Data excerpts:
`config.mk`:
```
export PLATFORM = sky130hd
export DESIGN_NAME = rx_tx_flowctl
export DESIGN_NICKNAME = d
export VERILOG_FILES = /design/src/rtl/flowctl_pkg.sv /design/src/rtl/flow_cts_sync.sv /design/src/rtl/flow_rts_gen.sv /design/src/rtl/flow_tx_gate.sv /design/src/rtl/rx_tx_flowctl.sv
export SDC_FILE = /design/constraint.sdc
export NUM_CORES = 1
export LEC_CHECK = 0
export ABC_AREA = 1
export BUFFER_PORTS_ARGS = -buffer_cell sky130_fd_sc_hd__buf_2
export CAP_MARGIN = 30
export CORE_AREA = 2 2 39 41
export CTS_CLUSTER_SIZE = 20
export DETAILED_ROUTE_END_ITERATION = 8
export DIE_AREA = 0 0 41 43
export SLEW_MARGIN = 30
export SYNTH_ARGS = -nofsm -noshare
export SYNTH_HDL_FRONTEND = slang
export SYNTH_SLANG_ARGS = --single-unit
export TNS_END_PERCENT = 10
```
`constraint.sdc`:
```
create_clock -name clk -period 1.35 [get_ports clk]
set_clock_uncertainty 0.1 [all_clocks]
set_input_delay 0.2025 -clock clk [delete_from_list [all_inputs] [get_ports clk]]
set_output_delay 0.2025 -clock clk [all_outputs]
set_load 0.02 [all_outputs]
```
`src/rtl/flowctl_pkg.sv`:
```
package flowctl_pkg;
  // Receive threshold selector codes
  typedef enum logic [1:0] {
    TRIG_A = 2'd0,
    TRIG_B = 2'd1,
    TRIG_C = 2'd2,
    TRIG_D = 2'd3
  } trig_code_e;
endpackage

```
`src/rtl/flow_cts_sync.sv`:
```
module flow_cts_sync #(
  parameter int STAGES = 2
) (
  input  logic clk,
  input  logic rst_n,
  input  logic async_i,
  output logic sync_o
);
  logic [STAGES-1:0] chain_q;

  generate
    if (STAGES == 1) begin : g_one
      always_ff @(posedge clk or negedge rst_n) begin
        if (!rst_n) chain_q <= '0;
        else        chain_q <= async_i;
      end
    end else begin : g_many
      always_ff @(posedge clk or negedge rst_n) begin
        if (!rst_n) chain_q <= '0;
        else        chain_q <= {chain_q[STAGES-2:0], async_i};
      end
    end
  endgenerate

  assign sync_o = chain_q[STAGES-1];
endmodule

```
`src/rtl/flow_rts_gen.sv`:
```
module flow_rts_gen
  import flowctl_pkg::*;
#(
  parameter int DEPTH = 16,
  parameter int TH_A  = 1,
  parameter int TH_B  = 4,
  parameter int TH_C  = 8,
  parameter int TH_D  = 14,
  localparam int LW   = $clog2(DEPTH + 1)
) (
  input  logic          clk,
  input  logic          rst_n,
  input  logic          flow_auto,
  input  logic          rts_sw,
  input  logic [1:0]    trig_sel,
  input  logic [LW-1:0] rx_level,
  output logic          rts_o
);
  logic [LW-1:0] thresh;
  logic          below;
  logic          rts_d;

  always_comb begin
    unique case (trig_code_e'(trig_sel))
      TRIG_A:  thresh = LW'(TH_A);
      TRIG_B:  thresh = LW'(TH_B);
      TRIG_C:  thresh = LW'(TH_C);
      default: thresh = LW'(TH_D);
    endcase
  end

  assign below = (rx_level < thresh);
  assign rts_d = flow_auto ? below : rts_sw;

  always_ff @(posedge clk or negedge rst_n) begin
    if (!rst_n) rts_o <= 1'b0;
    else        rts_o <= rts_d;
  end

  AST_RTS_FULL_LOW: assert property (@(posedge clk) disable iff (!rst_n)
    (flow_auto && rx_level >= LW'(TH_D)) |=> !rts_o);
  AST_RTS_EMPTY_HIGH: assert property (@(posedge clk) disable iff (!rst_n)
    (flow_auto && rx_level == '0) |=> rts_o);
  AST_RTS_SW_FOLLOW: assert property (@(posedge clk) disable iff (!rst_n)
    (!flow_auto) |=> (rts_o == $past(rts_sw)));
  AST_LEVEL_RANGE: assert property (@(posedge clk) disable iff (!rst_n)
    rx_level <= LW'(DEPTH));
endmodule

```
`src/rtl/flow_tx_gate.sv`:
```
module flow_tx_gate (
  input  logic clk,
  input  logic rst_n,
  input  logic flow_auto,
  input  logic cts_ok,
  input  logic tx_start_valid,
  input  logic tx_char_done,
  output logic tx_start_ready,
  output logic tx_busy
);
  logic permit;
  logic take;

  assign permit         = !flow_auto || cts_ok;
  assign tx_start_ready = !tx_busy && permit;
  assign take           = tx_start_valid && tx_start_ready;

  always_ff @(posedge clk or negedge rst_n) begin
    if (!rst_n)            tx_busy <= 1'b0;
    else if (take)         tx_busy <= 1'b1;
    else if (tx_char_done) tx_busy <= 1'b0;
  end

  AST_NO_START_HELD: assert property (@(posedge clk) disable iff (!rst_n)
    (flow_auto && !cts_ok) |-> !tx_start_ready);
  AST_BUSY_KEEPS: assert property (@(posedge clk) disable iff (!rst_n)
    (tx_busy && !tx_char_done) |=> tx_busy);
  AST_START_SETS_BUSY: assert property (@(posedge clk) disable iff (!rst_n)
    (tx_start_valid && tx_start_ready) |=> tx_busy);
  AST_BUSY_BLOCKS: assert property (@(posedge clk) disable iff (!rst_n)
    tx_busy |-> !tx_start_ready);
  AST_DONE_CLEARS: assert property (@(posedge clk) disable iff (!rst_n)
    (tx_busy && tx_char_done) |=> !tx_busy);
endmodule

```
`src/rtl/rx_tx_flowctl.sv`:
```
module rx_tx_flowctl #(
  parameter int DEPTH       = 16,
  parameter int TH_A        = 1,
  parameter int TH_B        = 4,
  parameter int TH_C        = 8,
  parameter int TH_D        = 14,
  parameter int SYNC_STAGES = 2,
  localparam int LW         = $clog2(DEPTH + 1)
) (
  input  logic          clk,
  input  logic          rst_n,
  input  logic          flow_auto,
  input  logic          rts_sw,
  input  logic [1:0]    trig_sel,
  input  logic [LW-1:0] rx_level,
  input  logic          cts_i,
  input  logic          tx_start_valid,
  output logic          tx_start_ready,
  input  logic          tx_char_done,
  output logic          tx_busy,
  output logic          rts_o
);
  logic cts_s;

  flow_rts_gen #(
    .DEPTH(DEPTH), .TH_A(TH_A), .TH_B(TH_B), .TH_C(TH_C), .TH_D(TH_D)
  ) u_rts (
    .clk(clk), .rst_n(rst_n), .flow_auto(flow_auto), .rts_sw(rts_sw),
    .trig_sel(trig_sel), .rx_level(rx_level), .rts_o(rts_o)
  );

  flow_cts_sync #(.STAGES(SYNC_STAGES)) u_sync (
    .clk(clk), .rst_n(rst_n), .async_i(cts_i), .sync_o(cts_s)
  );

  flow_tx_gate u_gate (
    .clk(clk), .rst_n(rst_n), .flow_auto(flow_auto), .cts_ok(cts_s),
    .tx_start_valid(tx_start_valid), .tx_char_done(tx_char_done),
    .tx_start_ready(tx_start_ready), .tx_busy(tx_busy)
  );

  AST_OFF_READY: assert property (@(posedge clk) disable iff (!rst_n)
    !flow_auto |-> (tx_start_ready == !tx_busy));
endmodule

```
* Word-level counts from Yosys, hierarchy flattened *
Index checks and enable logic that the tools add are counted.

operators by class
  order comparisons = 1
  equal/unequal tests = 2
  mux-type cells = 4
  reductions and logical operators = 7

operators with widths
  kind                                            number
  one-hot mux 4 bit (3 select lines)              1
  less-than comparator 5 x 4 -> 1 bit             1
  two-way mux 1 bit                               3
  == test 2 x 1 -> 1 bit (second input constant)  1
  == test 2 bit (second input constant)           1
  logical AND 1 bit                               2
  zero test 1 bit                                 2
  zero test 2 bit                                 1
  nonzero test 2 bit                              1
  logical OR 1 bit                                1

word-level totals
  register bits after elaboration = 4
  bits of input ports = 14
  output and inout port bits = 3
  word-level logic and storage cells = 17

* Depth between registers and ports, before layout *
  depth in word-level cells = 5
  depth in mapped cells = 7
  mapped depth without buffers = 7

* By module *
A second synthesis with hierarchy kept.

unflattened totals
  cell total of the unflattened synthesis = 34
  area total of the unflattened synthesis = 246.5 um^2

by module, submodules not included
  module         times used  cells an instance  area an instance (um^2)  sequential area each (um^2)
  flow_rts_gen   1           24                 140.1                    25.0
  flow_tx_gate   1           8                  56.3                     25.0
  flow_cts_sync  1           2                  50.0                     50.0

* Worst setup path before layout *
No wires, ideal clock.

  path kind = register to register
  from = reg u_gate.tx_busy
  to = reg u_gate.tx_busy
  setup time = 0.074 ns
  arrival = 0.874 ns
  data required time = 1.176 ns
  path slack = 0.302 ns
  cell stages (with the launch flop) = 4
  buffers on the path = 0
  clock period less this slack = 1.048 ns
  path through = dfrtp_1 -> nor2_2 -> nand2_1 -> o21ai_2

on the way
  word-level cells in the longest chain between the ends = 4
  elaborated cells on any way between the ends = 5
  classes of those cells = mux: 1; reduce/logical: 4

RTL lines
  what                                                            line                 RTL
  start: declaration                                              flow_tx_gate.sv:9    output logic tx_busy
  start signal: assignment                                        flow_tx_gate.sv:19   if (!rst_n) tx_busy <= 1'b0;
  start signal: assignment                                        flow_tx_gate.sv:20   else if (take) tx_busy <= 1'b1;
  start signal: assignment                                        flow_tx_gate.sv:21   else if (tx_char_done) tx_busy <= 1'b0;
  zero test 1 bit *                                               flow_tx_gate.sv:15   assign tx_start_ready = !tx_busy && permit;
  logical AND 1 bit *                                             flow_tx_gate.sv:15
  named net tx_start_ready                                        rx_tx_flowctl.sv:18  output logic tx_start_ready,
  logical AND 1 bit *                                             flow_tx_gate.sv:16   assign take = tx_start_valid && tx_start_ready;
  two-way mux 1 bit / nonzero test 2 bit (equally long branches)  --

Mark *: on every way through the listed nets, which the timed path passes. The rest lies on a longest branch.
A chain may end at the register's enable or synchronous reset.

* Worst setup path in the final report *
  from = reg u_sync.chain_q[1]
  to = out tx_start_ready

on the way
  word-level cells in the longest chain between the ends = 2

RTL lines
  what                      line                 RTL
  start: declaration        flow_cts_sync.sv:9   logic [STAGES-1:0] chain_q;
  start signal: assignment  flow_cts_sync.sv:20  else chain_q <= {chain_q[STAGES-2:0], async_i};
  logical OR 1 bit          flow_tx_gate.sv:14   assign permit = !flow_auto || cts_ok;
  logical AND 1 bit         flow_tx_gate.sv:15
  end: declaration          rx_tx_flowctl.sv:18

No other way between the ends.

==> flow_summary.json <==
{
  "start_util_pct": 17.5,
  "power.share.sequential_pct": 35.8,
  "synthTopCellsByArea": "dfrtp_1 41%, ha_1 16%, nand2_1 12%",
  "synth_xor_area_share_pct": 0,
  "grt_start_max_net_pins": 5,
  "grt_pass1_vias": 229,
  "crit_family": "flip-flops",
  "cts_tree": "done",
  "synth-simple-area-share_pct": 28.5,
  "post_cts.repair.setup_buffers": 0,
  "ys_types": 8,
  "clock-sinks": 4,
  "clkSlewWorstSetupHoldPaths_ns": 0.04,
  "rsz0062_at_grt": "false",
  "wire_per_inst_um": 6.57,
  "post-synth-top-count-cell": "nand2_1",
  "start_kind": "register",
  "maxSlewHeadroom_pct": 92.0,
  "synth_mux_area_share_pct": 0,
  "netSwitchingFraction_pct": 28.1,
  "fmax_mhz": 826,
  "async_reset_ff_share_pct": 100,
  "period_minus_slack_ns": 1.21,
  "io_pins": 17,
  "worst_slew_pin_slew_ns": 0.119,
  "status": "finished clean",
  "ir_drop_mv": 0.487,
  "arrival_ns": 0.91,
  "synth_cells": 32,
  "die_h_um": 43,
  "finalPower_mw": 0.378,
  "synth.yosys.seq_area_share_pct": 41.5,
  "coreArea_mm2": 0.00138,
  "required_ns": 1.05,
  "power_switching_mw": 0.106,
  "synthAdderAreaFrac_pct": 15.5,
  "wl_um": 453,
  "place_congestion": 0.621,
  "drtPass1Iterations": 4,
  "crit_fanout": 2,
  "crit_path_end_kind": "output pin",
  "avgSynthCellArea_um2": 7.55,
  "clockRootBuffer": "clkbuf_4",
  "drive_gt1_share_pct": 39.6,
  "vias": 247,
  "p_int_mw": 0.272,
  "synth_compound_area_share_pct": 3.63,
  "min_period_over_period_pct": 89.6,
  "drv_slew": 0,
  "hold_class": "in -> reg",
  "synth-edff-count": 0,
  "ys_warn_count": 0,
  "ys_ff_latch": 4,
  "synth_top_family_by_area": "simple AND/OR/NAND/NOR gates",
  "die_area_mm2": 0.00176,
  "p_clk_share_pct": 40.5,
  "whs_ns": 0.0333,
  "drc": 0,
  "setup_tns_ns": 0,
  "die_w_um": 41,
  "drt-initial-drc-count": 3,
  "synthTopCellsByCount": "8 x nand2_1, 7 x inv_1, 6 x nor2_1",
  "final_nets": 72,
  "n_fill_cell": 155,
  "r2r_cells": 4,
  "vias_per_cell": 3.58,
  "cts_buffer_depth": 2,
  "ys.flop_type": "dfrtp_1",
  "numPortBuffers": 16,
  "hold_viol_final": 0,
  "ctsResizeCount": 0,
  "worst-path-buf-inv": 1,
  "p_leak_nw": 0.231,
  "crit_slowest_cell": "dfrtp_1",
  "grt_usage_pct": 7.06,
  "numCtsBuffers": 3,
  "fin_cells": 69,
  "drtAntennaViolNets": 0,
  "diodes": 0,
  "syn2layout_area_growth_pct": 59.1,
  "worstSkewPairLatency_ns": 0.24,
  "gr-total-overflow": 0,
  "place_inst": 64,
  "synth_top_area_share_pct": 41.5,
  "hpwl_um": 387,
  "path_cells": "nor2_1 > nor2_2 > buf_2",
  "cap_violations": 0,
  "powerDensity_mw_per_mm2": 984,
  "hold_depth": 2,
  "yosysTopAreaCell": "dfrtp_1",
  "cts-htree-levels": 1,
  "crit_path_max_incr_delay_ns": 0.35,
  "grt_pass1_wl_um": 724,
  "critPathKind": "reg -> out",
  "finalSetupViolations": 0,
  "worstSetupPathDepth": 3,
  "antenna_found_initial": 0,
  "synth_nets": 49,
  "floorplan.rows": 14,
  "pwr-share-comb_pct": 23.7,
  "netlist_area_um2": 241
}
==> metrics by stage <==
stage	setup WS, ns	area, um2	util, %
after floorplan	0.302	241	-
after global placement	0.218	342	24.7
after CTS	0.125	384	27.8
after global routing	0.0786	384	27.8
after detailed placement	0.213	342	24.7
final	0.140	384	27.8
==> path summary, 6_finish.rpt <==
| kind | start | to | slack [ns] |
|---|---|---|---|
| min in group asynchronous | rst_n | u_gate.tx_busy | 0.20 |
| setup / recovery | u_sync.chain_q[1] | tx_start_ready | 0.14 |
| hold reg to reg | u_sync.chain_q[0] | u_sync.chain_q[1] | 0.24 |
| hold / removal | tx_char_done | u_gate.tx_busy | 0.03 |
| max in group asynchronous | rst_n | u_sync.chain_q[0] | 0.84 |
| setup reg to reg | u_sync.chain_q[1] | u_gate.tx_busy | 0.51 |
==> area by class of cell <==
type	instances	area [um2]	share of cell area, %
flip-flops and latches	4	100	26.1
clock buffers	3	22.5	5.86
inverters	7	26.3	6.84
well taps	16	20.0	5.21
repair buffers	18	100	26.1
multi-input cells	21	115	30.0
==> per-layer routing <==
metal  track usage [%]  vias up  routed length [um]
li1                  -      137                   -
met5                 0        -                   0
met2              10.3       13                 196
met1              4.23       97                 181
met3              9.42        0                  74
met4              4.00        0                   0
==> timing repair <==
item | CTS | global route
endpoints found under the hold margin | 5 | 0
setup endpoints to repair | 0 | 0
hold buffers | 2 | 0
==> flip-flops by register name, indices dropped and copies added (netlist names) <==
register / count
u_gate.tx_busy: 1
u_sync.chain_q: 2
u_rts.rts_o: 1
==> cells by family (layout without fill, tap and decap cells) <==
kind of cell	after synthesis	after routing
AOI/OAI and AO/OA	1	1
adders and majority gates	3	3
buffers and inverters	7	28
DFF	4	4
and+or+nand+nor	17	17
==> placed cells by master (no fill, tap or decap) <==
| cell type | n |
|---|---|
| buf_2 | 16 |
| clkbuf_4 | 3 |
| dfrtp_1 | 4 |
| dlygate4sd3_1 | 2 |
| ha_1 | 3 |
| inv_1 | 7 |
| nand2_1 | 8 |
| nand3_1 | 2 |
| nor2_1 | 6 |
| nor2_2 | 1 |
| o21ai_2 | 1 |
==> power by group through the flow <==
stage          Combinational [mW]  Clock, mW  Sequential [mW]
2_1_floorplan              0.0397          0            0.146
3_5_place_dp               0.0871          0            0.137
4_1_cts                    0.0919      0.162            0.135
3_3_place_gp               0.0864          0            0.137
6_report                   0.0897      0.153            0.135
5_1_grt                     0.103      0.172            0.136
(Power assumes the default switching activity.)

#### [EXERCISE OBJECTIVE]
Determine the number of lines in the records that contain the word "logical", and provide that number alone.

#### [RESULT BELOW]
8